La bendición de Benedicto XVI


Y yo te digo que tú eres Pedro, y sobre esta piedra
edificaré mi iglesia.
Mat. 16, 18



El amor entre las personas no es fácil. Y para que crezca necesita apoyo, reciprocidad. Mimarlo y, como dicen muchos, echarle agüita para que eche raíces…

Faltaban pocos minutos para los doce. Nos acercábamos a la Plaza de San Pedro, y mientras caminaba por la ciudad del Vaticano fijaba la mirada en los puestos ambulantes, en las tiendas de los alrededores donde venden estampitas de santos y más santos, angelitos y vírgenes, iconos y hasta portales de Belén. Había un gran jolgorio.

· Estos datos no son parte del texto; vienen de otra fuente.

What follows belongs to an exercise in optimizing a design on an open flow for small area, a short achievable clock period and few clock cycles per item; a production flow would make more cautious choices.
Only simulation tests tie the RTL to the original design; equivalence was not proved.
Power figures rest on the tool's default switching activity, not on a simulated workload.

== the reference run ==
// mag_preamble
module mag_preamble (
    input  wire        clk,
    input  wire        rst,           
    input  wire        in_valid,
    output wire        in_ready,
    input  wire [7:0]  in_i,
    input  wire [7:0]  in_q,
    output wire        out_valid,
    input  wire        out_ready,
    output wire [15:0] out_mag,
    output wire [3:0]  out_verdict
);
Size in the first run: ~3800 cells after synthesis, roughly 0.041 mm² of cells after synthesis.
==> flow/config.mk <==
export PLATFORM = sky130hd
export DESIGN_NAME = mag_preamble
export DESIGN_NICKNAME = mag_preamble
export VERILOG_FILES = /design/flow/design.v
export SDC_FILE = /design/flow/constraint.sdc
export NUM_CORES = 4
export LEC_CHECK = 0
export CAP_MARGIN = 20
export CORE_MARGIN = 2
export CORE_UTILIZATION = 40
export SLEW_MARGIN = 20
==> flow/constraint.sdc <==
create_clock -name core_clock -period 12.0 [get_ports {clk}]
set_input_delay 2.4000 -clock core_clock [delete_from_list [all_inputs] [get_ports {clk}]]
set_output_delay 2.4000 -clock core_clock [all_outputs]
set_load 0.01 [all_outputs]
standard.sh (not shown) runs the stock make flow with config.mk's settings and CLKGATE_MAP_FILE= SYNTH_SCRIPT=/design/flow/synth_recipe.tcl, a recipe that flattens the netlist after the stock synthesis.
==> flow/flow/run.sh <==
#!/bin/bash
bash standard.sh SETUP_SLACK_MARGIN=8.6 CTS_CLUSTER_SIZE=24 CTS_CLUSTER_DIAMETER=100 CORE_UTILIZATION=55 PLACE_DENSITY=0.68 finish > standard.log 2>&1
The flow did not stop early for the reference run: all stages ran, and the layout cleared the timing, design-rule and antenna checks.
Testbench counts of the reference run, summed over its fixed seeds: cycles 6,076, items 6,000.
What the trial run does differently from the reference run at the input level:
==> flow/flow/run.sh <==
#!/bin/bash
bash standard.sh SETUP_SLACK_MARGIN=8.6 CTS_CLUSTER_SIZE=28 CTS_CLUSTER_DIAMETER=100 CORE_UTILIZATION=55 PLACE_DENSITY=0.68 finish > standard.log 2>&1
==> comparison <==
- Between the trial run and the reference run, the difference in clock network fraction of total power is negligible.
- Compared the trial run against the reference run; final cycle utilization of the critical path within noise.
- Final instance area of the trial run is on par with the reference run.
- The reference run → the trial run: die span in x held, first-iteration detailed-routing DRC count down 1.6%, core utilization shows no meaningful change.

---

Starting RTL as in the previous note.
==> flow/config.mk <==
export PLATFORM = sky130hd
export DESIGN_NAME = mag_preamble
export DESIGN_NICKNAME = mag_preamble
export VERILOG_FILES = /design/flow/design.v
export SDC_FILE = /design/flow/constraint.sdc
export NUM_CORES = 4
export LEC_CHECK = 0
export CAP_MARGIN = 20
export CORE_MARGIN = 2
export CORE_UTILIZATION = 40
export SLEW_MARGIN = 20
==> flow/constraint.sdc <==
create_clock -name core_clock -period 12.0 [get_ports {clk}]
set_input_delay 2.4000 -clock core_clock [delete_from_list [all_inputs] [get_ports {clk}]]
set_output_delay 2.4000 -clock core_clock [all_outputs]
set_load 0.01 [all_outputs]
==> flow/flow/run.sh <==
#!/bin/bash
bash standard.sh SETUP_SLACK_MARGIN=8.6 CTS_CLUSTER_SIZE=24 CTS_CLUSTER_DIAMETER=100 CORE_UTILIZATION=65 PLACE_DENSITY=0.75 finish > standard.log 2>&1
The first run produced a clean layout.
Testbench counts at the start, summed over its fixed seeds: cycles 6,076, items 6,000.
Rerun with:
==> flow/flow/run.sh (replaced) <==
#!/bin/bash
bash standard.sh SETUP_SLACK_MARGIN=8.6 CTS_CLUSTER_SIZE=24 CTS_CLUSTER_DIAMETER=100 CORE_UTILIZATION=75 PLACE_DENSITY=0.85 finish > standard.log 2>&1
Count of clock-buffer cells in the layout goes up by 15; cell area barely changes; cell count shrinks by 2.6%; global-route usage went up by 5.7 points; clock skew decreases by 0.0040 ns; hold slack is better by 0.016 ns; die area fell by 13%; utilization went up by 11 points; wire length climbs by 7.1%; synthesized area does not change.
Rerun with:
==> flow/flow/run.sh (replaced) <==
#!/bin/bash
bash standard.sh SETUP_SLACK_MARGIN=8.75 CTS_CLUSTER_SIZE=24 CTS_CLUSTER_DIAMETER=100 CORE_UTILIZATION=55 PLACE_DENSITY=0.68 finish > standard.log 2>&1
What happened: Final cell count is higher by 6.5%; worst setup slack gets worse by 0.015 ns; die area is higher by 36%; global-route usage is lower by 11 points; synthesized cell count is unchanged.

==> what the ideal ports hide <==
Ports are ideal in the flow. The routed layouts listed here were re-timed in OpenROAD.
Step 1 assumes that a clkbuf_16 drives the clock port and a buf_2 every other input.
Step 2 also shifts input and output timing later by t, the mid clock arrival at the registers, as if the neighbouring blocks saw the same clock.
Slacks: no drivers / after step 1 / after step 2; pairs: no drivers / after step 1.
run	shift t [ns]	setup slack, ns	hold slack, ns	worst setup path at the end	worst data-port slew with drivers (ns)
the reference run	0.651	8.505 / 8.440 / 8.195	0.412 / 0.412 / 0.412	input to register	0.03
the trial run	0.669	8.491 / 8.428 / 8.198	0.401 / 0.401 / 0.401	input to register	0.03
the first run of note 2	0.653	8.520 / 8.455 / 8.209	0.408 / 0.408 / 0.408	input to register	0.05
the second run of note 2	0.658	8.492 / 8.466 / 8.199	0.424 / 0.424 / 0.424	input to register	0.04
the third run of note 2	0.655	8.476 / 8.413 / 8.225	0.422 / 0.422 / 0.422	input to register	0.06
After both steps setup and hold are still met in every run listed. The setup slack of the first run of note 2, which loses most, moves by -0.065 ns with the drivers and by -0.311 ns with both steps.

Al llegar a la Plaza de San Pedro, las fuentes bulliciosas compartían el momento con el Obelisco, con las columnatas rematadas sobre las que se asientan más de cien santos. Con grupos de niños adoctrinados, algunos pertenecían a grupos de boy scouts, otros a colegios, iban uniformados y llevaban unas boinas de tonos vivos que los distinguían. Gente de todas las edades habían recorrido largos caminos para escuchar al Santo Padre, con banderas de diferentes colores. Me alegré al ver varias de España.

Alrededor la belleza que propició el Papa Julio II, el papa que ordenó a Miguel Ángel los frescos de la bóveda de la Capilla Sixtina, el que quiso devolver a la Iglesia su poder y su belleza o según dicen las malas lenguas superar al papa Borgia, su antecesor. En una de las pancartas se podía leer:

-Sulla Tua Parola getteremo le reti.

Todos esperábamos ansiosos la bendición de Benedicto XVI.

Y sin querer me acordé de Juan Pablo II, aquel gran hombre que actuaba con la emoción, que tenía una mirada que tocaba la voluntad.

Un chico al lado mío hablaba por el móvil:

-Una experiencia interesante.

Le decía a su novia o tal vez a su madre. Y de pronto desde la segunda ventana, de la derecha del Palacio del Papa, comienzan unos movimientos, se coloca un estandarte. Todos aplaudieron excitados, deseosos de ver lo que iba a ocurrir.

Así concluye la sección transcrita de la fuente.